4)    Jim became aware that Oregon Truffles had deservedly earned a poor reputation (due to rampant carelessness) and were thus headed for the dust bin of history.  With a track record of making diamonds out of coal (so to speak) he set himself to the challenge.
5)    Sure enough, his particular characteristics, experience set, and various other resources shortcut the process – in what likely would have taken others 10 years or more to accomplish, Jim succeeded in as many months of experimentation – developing approaches and methods that enabled every Oregon Truffle he sold to provide a memorable culinary experience.  Through Jim’s hands, Oregon Truffles became world-class gems.

And, so, he also founded OWE! to pioneer a movement to re-invent the Oregon Truffle industry to rest on a foundation of environmental stewardship, and thus sustainability.

The story up through the 2008 Oregon Truffle Festival has, so far, best been told in an article in FUNGI Magazine (Volume 1, Number 4, “Pots of Gold at Ends of Rainbows”.  Jim saw the nascent FUNGI magazine project as destined to be the sorely-needed myco-information vehicle for North America, and thus gave to it of himself at the time by robbing from his livelihood, personal relationships, and his sleep.)  The telling of the rest of the story awaits a vehicle with far greater capacity.

The marks he made on the wild mushroom business were, to Jim, ‘no brainers’.  All of them but one he expected would quickly proliferate.  The paradigm shift thing.  It was only a first step in what would surely take some time to evolve.  It certainly took special talents and perseverance to manifest that step.  But that was nothing compared to what was in store for Jim regarding his visions for Oregon Truffles.
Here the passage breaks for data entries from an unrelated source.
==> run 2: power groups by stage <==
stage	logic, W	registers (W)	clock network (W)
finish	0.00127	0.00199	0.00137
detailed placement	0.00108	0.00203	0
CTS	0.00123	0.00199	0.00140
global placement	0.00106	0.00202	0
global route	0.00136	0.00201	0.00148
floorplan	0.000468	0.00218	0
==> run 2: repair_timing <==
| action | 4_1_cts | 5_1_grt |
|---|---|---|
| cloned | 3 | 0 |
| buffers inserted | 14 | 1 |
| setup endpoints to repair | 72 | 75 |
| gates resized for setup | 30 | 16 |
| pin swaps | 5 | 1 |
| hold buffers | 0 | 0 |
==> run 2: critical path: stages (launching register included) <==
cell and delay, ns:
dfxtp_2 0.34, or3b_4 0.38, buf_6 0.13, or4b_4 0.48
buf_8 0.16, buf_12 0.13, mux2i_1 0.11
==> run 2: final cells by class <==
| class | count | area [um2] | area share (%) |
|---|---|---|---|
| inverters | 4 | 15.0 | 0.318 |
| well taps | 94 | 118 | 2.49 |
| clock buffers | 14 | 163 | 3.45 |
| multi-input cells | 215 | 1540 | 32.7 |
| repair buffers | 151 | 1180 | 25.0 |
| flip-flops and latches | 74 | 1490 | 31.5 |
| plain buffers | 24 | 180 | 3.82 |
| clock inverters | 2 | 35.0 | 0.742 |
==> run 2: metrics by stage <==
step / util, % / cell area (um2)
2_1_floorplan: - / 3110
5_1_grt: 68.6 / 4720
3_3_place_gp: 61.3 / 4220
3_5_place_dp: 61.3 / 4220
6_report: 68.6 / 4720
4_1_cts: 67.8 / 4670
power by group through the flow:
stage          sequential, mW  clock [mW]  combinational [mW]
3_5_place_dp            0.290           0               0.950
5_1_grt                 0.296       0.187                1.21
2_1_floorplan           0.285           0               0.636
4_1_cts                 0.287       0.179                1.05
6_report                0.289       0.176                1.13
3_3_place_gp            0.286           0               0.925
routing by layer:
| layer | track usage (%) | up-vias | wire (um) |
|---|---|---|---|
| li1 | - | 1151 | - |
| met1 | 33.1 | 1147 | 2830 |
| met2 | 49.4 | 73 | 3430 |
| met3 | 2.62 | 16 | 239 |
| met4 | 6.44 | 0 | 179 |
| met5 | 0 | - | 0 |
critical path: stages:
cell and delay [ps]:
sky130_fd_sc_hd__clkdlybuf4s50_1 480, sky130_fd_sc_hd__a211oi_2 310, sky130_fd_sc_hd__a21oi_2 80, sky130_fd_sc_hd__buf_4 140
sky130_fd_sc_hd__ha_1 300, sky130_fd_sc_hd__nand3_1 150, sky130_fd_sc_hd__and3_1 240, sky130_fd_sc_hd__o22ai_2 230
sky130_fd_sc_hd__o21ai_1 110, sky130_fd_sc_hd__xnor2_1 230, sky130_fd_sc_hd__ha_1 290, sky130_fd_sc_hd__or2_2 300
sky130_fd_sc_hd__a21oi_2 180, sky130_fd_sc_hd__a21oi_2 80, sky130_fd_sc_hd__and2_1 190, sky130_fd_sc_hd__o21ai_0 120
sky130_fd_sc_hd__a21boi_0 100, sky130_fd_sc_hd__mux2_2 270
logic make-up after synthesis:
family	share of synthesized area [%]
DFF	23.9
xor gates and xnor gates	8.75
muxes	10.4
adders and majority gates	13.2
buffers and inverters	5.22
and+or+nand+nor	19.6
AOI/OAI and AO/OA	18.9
[src/rtl/div_datapath.sv]
// Restoring shift-subtract divider core on unsigned magnitudes; one quotient bit per step.
module div_datapath #(
  parameter int XLEN = rv32im_pkg::XLEN
) (
  input  logic            clk,
  input  logic            rst,
  input  logic            load,
  input  logic            step,
  input  logic [XLEN-1:0] dividend,
  input  logic [XLEN-1:0] divisor,
  output logic [XLEN-1:0] quotient,
  output logic [XLEN-1:0] remainder
);

  logic [XLEN-1:0] quo_q, quo_d;
  logic [XLEN-1:0] rem_q, rem_d;
  logic [XLEN-1:0] dvs_q, dvs_d;
  logic [XLEN:0]   part;
  logic [XLEN:0]   diff;

  // The dividend shifts out of quo_q from the top while quotient bits enter at the bottom.
  always_comb begin
    quo_d = quo_q;
    rem_d = rem_q;
    dvs_d = dvs_q;
    part  = {rem_q, quo_q[XLEN-1]};
    diff  = part - {1'b0, dvs_q};
    if (load) begin
      quo_d = dividend;
      rem_d = '0;
      dvs_d = divisor;
    end else if (step) begin
      if (!diff[XLEN]) begin
        rem_d = diff[XLEN-1:0];
        quo_d = {quo_q[XLEN-2:0], 1'b1};
      end else begin
        rem_d = part[XLEN-1:0];
        quo_d = {quo_q[XLEN-2:0], 1'b0};
      end
    end
  end

  always_ff @(posedge clk) begin
    if (rst) begin
      quo_q <= '0;
      rem_q <= '0;
      dvs_q <= '0;
    end else begin
      quo_q <= quo_d;
      rem_q <= rem_d;
      dvs_q <= dvs_d;
    end
  end

  assign quotient  = quo_q;
  assign remainder = rem_q;

endmodule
At first he saw those visions also as no-brainers, but his Oregon Truffle task would turn out to be an uphill battle to overcome enormous inertia.  It would require all he had.  In fact, he termed it a “crusade”.  Just the sheer number of hours, bent over piles of truffles, inspecting, paring, and making decisions about each one, over and over again for as many days as each truffle was in his possession, every day for 150 days in a row every year would be demanding enough.  He was in for a sore neck and bleary eyes, to say the least.  Other costs – such as the time and stress of interactions with truffle harvesters infected with ‘gold-rush fever’, discarded material, and underpinning the Oregon Truffle Festival – would only add to the load.  But Jim anticipated that his Oregon Truffles, as “essentially a whole new product” (according to a grandfather of California’s Sustainable Community Agriculture movement) would quickly enough turn heads that others would soon adopt his ways and ‘economies of scale’ would then follow, fueling the development of easier means by which to provide world-class Oregon Truffles, via the market, from ground to table.
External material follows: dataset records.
`src/rtl/abl_pkg.sv`:
```
// Shared encodings for the address-bus-low unit.
// Base/offset select codes used by abl_unit and its bench.
package abl_pkg;

  localparam logic [1:0] BASE_PCL  = 2'b00;
  localparam logic [1:0] BASE_ABL  = 2'b01;
  localparam logic [1:0] BASE_AHL  = 2'b10;
  localparam logic [1:0] BASE_ZERO = 2'b11;

  localparam logic [1:0] OFF_ZERO = 2'b00;
  localparam logic [1:0] OFF_REG  = 2'b01;
  localparam logic [1:0] OFF_DB   = 2'b10;
  localparam logic [1:0] OFF_COND = 2'b11;

  localparam logic [7:0] BYTE_ZERO = 8'h00;
  localparam logic [7:0] BYTE_MAX  = 8'hFF;

  function automatic logic [7:0] gate_byte(
    input logic       en,
    input logic [7:0] val
  );
    return en ? val : BYTE_ZERO;
  endfunction

endpackage

```
`src/rtl/abl_add8.sv`:
```
// 8-bit adder with carry-in and carry-out.
// Purely combinational; sum wraps modulo 256.
module abl_add8 (
  input  logic [7:0] a,
  input  logic [7:0] b,
  input  logic       ci,
  output logic [7:0] sum,
  output logic       co
);

  logic [8:0] wide;

  assign wide = {1'b0, a} + {1'b0, b} + {8'b0, ci};
  assign sum  = wide[7:0];
  assign co   = wide[8];

endmodule

```
`src/rtl/abl_unit.sv`:
```
// Address-bus-low unit: base+offset adder, ABL/AHL/PCL registers.
// Optional macro ABL_COND_OFFSET_EN gates offset code 11 with cond.
module abl_unit
  import abl_pkg::*;
(
  input  logic       clk,
  input  logic       reset,
  input  logic       rdy,
  input  logic [3:0] op,
  input  logic       CI,
  output logic       CO,
  input  logic       cond,
  input  logic       ld_ahl,
  input  logic       ld_pc,
  input  logic       inc_pc,
  output logic       pcl_co,
  output logic [7:0] PCL,
  output logic [7:0] ADL,
  input  logic [7:0] DB,
  input  logic [7:0] REG
);

  logic [7:0] pcl_q;
  logic [7:0] abl_q;
  logic [7:0] ahl_q;
  logic [7:0] base;
  logic [7:0] offset;
  logic [7:0] off_cond;
  logic [7:0] pcl_src;
  logic [7:0] pcl_next;

`ifdef ABL_COND_OFFSET_EN
  assign off_cond = gate_byte(cond, DB);
`else
  logic unused_cond;
  assign unused_cond = cond;
  assign off_cond    = DB;
`endif

  always_comb begin
    base = BYTE_ZERO;
    unique case (op[3:2])
      BASE_PCL:  base = pcl_q;
      BASE_ABL:  base = abl_q;
      BASE_AHL:  base = ahl_q;
      BASE_ZERO: base = BYTE_ZERO;
    endcase
  end

  always_comb begin
    offset = BYTE_ZERO;
    unique case (op[1:0])
      OFF_ZERO: offset = BYTE_ZERO;
      OFF_REG:  offset = REG;
      OFF_DB:   offset = DB;
      OFF_COND: offset = off_cond;
    endcase
  end

  abl_add8 u_add (
    .a   (base),
    .b   (offset),
    .ci  (CI),
    .sum (ADL),
    .co  (CO)
  );

  // One incrementer serves both the load+inc and the plain inc paths.
  assign pcl_src  = ld_pc ? ADL : pcl_q;
  assign pcl_next = pcl_src + {7'b0, inc_pc};
  assign pcl_co   = inc_pc & (pcl_src == BYTE_MAX);

  always_ff @(posedge clk) begin
    if (reset) begin
      pcl_q <= BYTE_ZERO;
      abl_q <= BYTE_ZERO;
      ahl_q <= BYTE_ZERO;
    end else if (rdy) begin
      abl_q <= ADL;
      pcl_q <= pcl_next;
      if (ld_ahl)
        ahl_q <= DB;
    end
  end

  assign PCL = pcl_q;

endmodule

```
`config.mk`:
```
export PLATFORM = sky130hd
export DESIGN_NAME = abl_unit
export DESIGN_NICKNAME = d
export VERILOG_FILES = /design/src/rtl/abl_pkg.sv /design/src/rtl/abl_add8.sv /design/src/rtl/abl_unit.sv
export SDC_FILE = /design/constraint.sdc
export NUM_CORES = 1
export LEC_CHECK = 0
export CORE_UTILIZATION = 46
export DETAILED_ROUTE_END_ITERATION = 10
export PLACE_DENSITY = 0.77
export SYNTH_ARGS = -nofsm -noshare
export SYNTH_HDL_FRONTEND = slang
export SYNTH_SLANG_ARGS = --single-unit
```
`constraint.sdc`:
```
create_clock -name clk -period 3.08 [get_ports clk]
set_input_delay 0.462 -clock clk [delete_from_list [all_inputs] [get_ports clk]]
set_output_delay 0.462 -clock clk [all_outputs]
set_load 0.02 [all_outputs]
```
Word level (Yosys, flattened, before mapping)
Index checks and enable logic that the tools add are counted.

Add/sub/neg operators: 3. Eq/ne operators: 7. Multiplexer cells: 3. Bitwise logic cells: 1. Reduce and logical (&&, ||, !) cells: 4.

Operator list (count): case mux 8 bit (4 select lines) (1); case mux 8 bit (3 select lines) (1); adder 8 x 8 -> 9 bit (1); adder 9 x 1 -> 9 bit (1); adder 8 x 1 -> 8 bit (1); == test 2 bit, second input constant (4); == test 8 bit, second input constant (1); two-way mux 8 bit (1); == test 2 x 1 -> 1 bit, second input constant (2); logical NOT 2 bit (2); AND reduction 2 bit (1); OR reduction 2 bit (1); AND 1 bit (1).

Register bits after elaboration: 24. Bits of input ports: 28. Word-level logic and storage cells: 21.

Logic depth before layout (Yosys ltp)
Word-level depth: 8. Mapped depth: 15.

Hierarchy
From an unflattened synthesis, not the netlist that was laid out.

Cells, all modules: 225. Area, all modules: 1814.2 um^2.

By module, submodules not included: abl_unit (times used 1, cells an instance 185, area an instance 1482.7 um^2); abl_add8 (times used 1, cells an instance 40, area an instance 331.6 um^2).

Least setup slack after synthesis
OpenSTA, ideal clock, no wires.

Kind: input-to-output. Start point: input port op[3]. End point: output port pcl_co. Data arrival time: 3.387 ns. Required time: 2.618 ns. Slack: -0.769 ns. Stages: 12. Buffers on the path: 2. Path through: clkbuf_1 -> nor2b_1 -> clkbuf_1 -> nand2_1 -> o21ai_0 -> fa_1 -> inv_1 -> fa_1 -> xnor2_2 -> a32o_2 -> o2111ai_1 -> nor4_1.

Longest elaborated chain between the ends: 7. Elaborated cells between the ends (all ways): 10. Those cells by class: add/sub: 2; eq/ne: 4; mux: 2; bitwise: 1; reduce/logical: 1.

RTL lines: from (decl) (RTL line abl_unit.sv:9) `input logic [3:0] op,`; == test 2 bit, or another cell as far along (RTL line abl_unit.sv:42) `unique case (op[3:2])`; case mux 8 bit (4 select lines) (*) (RTL line abl_unit.sv:42); adder 8 x 8 -> 9 bit (*) (RTL line abl_add8.sv:13) `assign wide = {1'b0, a} + {1'b0, b} + {8'b0, ci};`; adder 9 x 1 -> 9 bit (*) (RTL line abl_add8.sv:13); via ADL[2] (RTL line abl_unit.sv:18) `output logic [7:0] ADL,`; two-way mux 8 bit (*) (RTL line abl_unit.sv:69) `assign pcl_src = ld_pc ? ADL : pcl_q;`; == test 8 bit (*) (RTL line abl_unit.sv:71) `assign pcl_co = inc_pc & (pcl_src == BYTE_MAX);`; AND 1 bit (*) (RTL line abl_unit.sv:71); to (decl) (RTL line abl_unit.sv:16) `output logic pcl_co,`.

Mark *: on every way through the listed nets, which the timed path passes. The rest lies on a longest branch.

Final worst setup path
Start point: input port REG[1]. End point: output port pcl_co.

Longest elaborated chain between the ends: 6.

RTL lines: from (decl) (RTL line abl_unit.sv:20) `input logic [7:0] REG`; case mux 8 bit (3 select lines) (RTL line abl_unit.sv:52) `unique case (op[1:0])`; adder 8 x 8 -> 9 bit (RTL line abl_add8.sv:13); adder 9 x 1 -> 9 bit (RTL line abl_add8.sv:13); two-way mux 8 bit (RTL line abl_unit.sv:69); == test 8 bit (RTL line abl_unit.sv:71); AND 1 bit (RTL line abl_unit.sv:71).

No other way between the ends.

==> flow_summary.json <==
{
  "outcome": "finished, violations left",
  "violations": "negative setup slack",
  "synth_area_per_cell_um2": 8.258,
  "power_density_nw_per_um2": 366.7,
  "track_usage_pct": 30.49,
  "nets": 380,
  "drc": 0,
  "criticalPathCategory": "in2out",
  "grt_pass1_vias": 2170,
  "ys_seq_area_share_pct": 24.24,
  "critPathCaptureType": "output port",
  "crit_required_ps": 2620,
  "via_count": 2241,
  "numCtsBuffers": 3,
  "io_buffers": 44,
  "synthArstFlopShare_pct": 0,
  "cts_buffer_depth": 2,
  "rsz0062_at_grt": "true",
  "grt_pass1_wl_um": 10270,
  "grt_overflow_total": 0,
  "tns_ps": -117.5,
  "fp.dieW_um": 67.64,
  "die_y_um": 67.64,
  "power_frac_seq_pct": 30.8,
  "dp_slack_ps": -1007,
  "fmax_mhz": 313.2,
  "fin_crit_sh_pct": 103.7,
  "clock_sinks": 24,
  "grt_use_met3_pct": 3.041,
  "area_growth_pct": 59.47,
  "drive_gt1_share_pct": 37.76,
  "clk_latency_ps": 270,
  "tritoncts": "yes",
  "synth_warnings": 0,
  "root_buffer": "clkbuf_8",
  "power.internal_mw": 0.7356,
  "mostFrequentLayoutCells": "65 x buf_4, 27 x clkdlybuf4s50_1, 23 x dfxtp_1",
  "arrival_ps": 2730,
  "rows": 23,
  "dpl.hpwl_um": 4450,
  "worst_slew_pin_slew_ps": 638.3,
  "finalSetupViolCount": 2,
  "grt_max_degree": 16,
  "totalWireLength_um": 6599,
  "crit_fanout": 2,
  "hold_viol": 0,
  "synth_nets": 279,
  "layout_setup_ws_ps": -112.8,
  "slew_headroom_pct": 57.31,
  "wl_per_cell_um": 16.96,
  "finalMaxSlewViolations": 0,
  "final_common_cell": "buf_4",
  "antenna_cells": 0,
  "synth.distinct_cells": 60,
  "swShare_pct": 36.53,
  "clk_pin_slew_ps": 90,
  "synth-seq-cells": 24,
  "drt_iter0_drc": 132,
  "ys.flop_type": "dfxtp_1",
  "clock_skew_ps": 4.581,
  "start_util_pct": 48.84,
  "p_switching_mw": 0.4234,
  "place.gp.congestion": 0.8320,
  "grtUsageMet1_pct": 37.24,
  "syn_area_um2": 1982,
  "total_power_mw": 1.159,
  "hold_class": "reg2reg",
  "max-cap-violations": 0,
  "io_pins": 46,
  "vias_per_cell": 5.761,
  "p_leak_nw": 1.406,
  "post-route-min-period_ps": 3193,
  "htreeDepth": 1,
  "cts_hold_buffers": 0,
  "use_met2_pct": 54.46,
  "antenna_found_initial": 0,
  "synth_edf_count": 0,
  "drtAntennaViolNets": 0,
  "nFillCells": 268,
  "pwr-share-clk_pct": 17.3,
  "drtPass1Iterations": 4,
  "start_kind": "input port",
  "grt-busiest-layer": "met2",
  "netlist_instances": 240,
  "vdd.ir_drop.worst_uv": 242.0,
  "pwr-share-comb_pct": 51.9,
  "coreArea_um2": 4058,
  "dieArea_um2": 4575
}
-- registers in the layout, summed over array words and instances, names as in the netlist --
| name | count |
|---|---|
| abl_q | 8 |
| ahl_q | 8 |
| PCL | 8 |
However, on the Oregon Wild Edibles ! watch, that was not to be.  Among the media’s Oregon Truffle promotion darlings, Jim and about two close associates not only remained the lone-persons-out on Jim’s positions in the world of Oregon Truffle politics, the other darlings that claimed to be on the quality/stewardship team proved to be more about creating sizzle than providing steak. And, as anyone paying attention knows, the media prefers sizzle to steak.  So much so, that even when using Jim and/or his several close associates as sources for stories, even most bites of steak presented to readers, listeners, and viewers were seasoned with sensationalism instead of accuracy.  Even if giving the benefit of the doubt to the other darlings – that is, to assume they truly meant to support Jim’s positions – their belief in sizzle as the only effective tool with which to change the image of Oregon Truffles still seems to have led them to mis-represent to the media Jim’s concepts, what he was, what he did, how he did it, and why he did it, even if they mentioned Jim at all.  The audiences became distracted from the paths of viable reform by celebrity glitter.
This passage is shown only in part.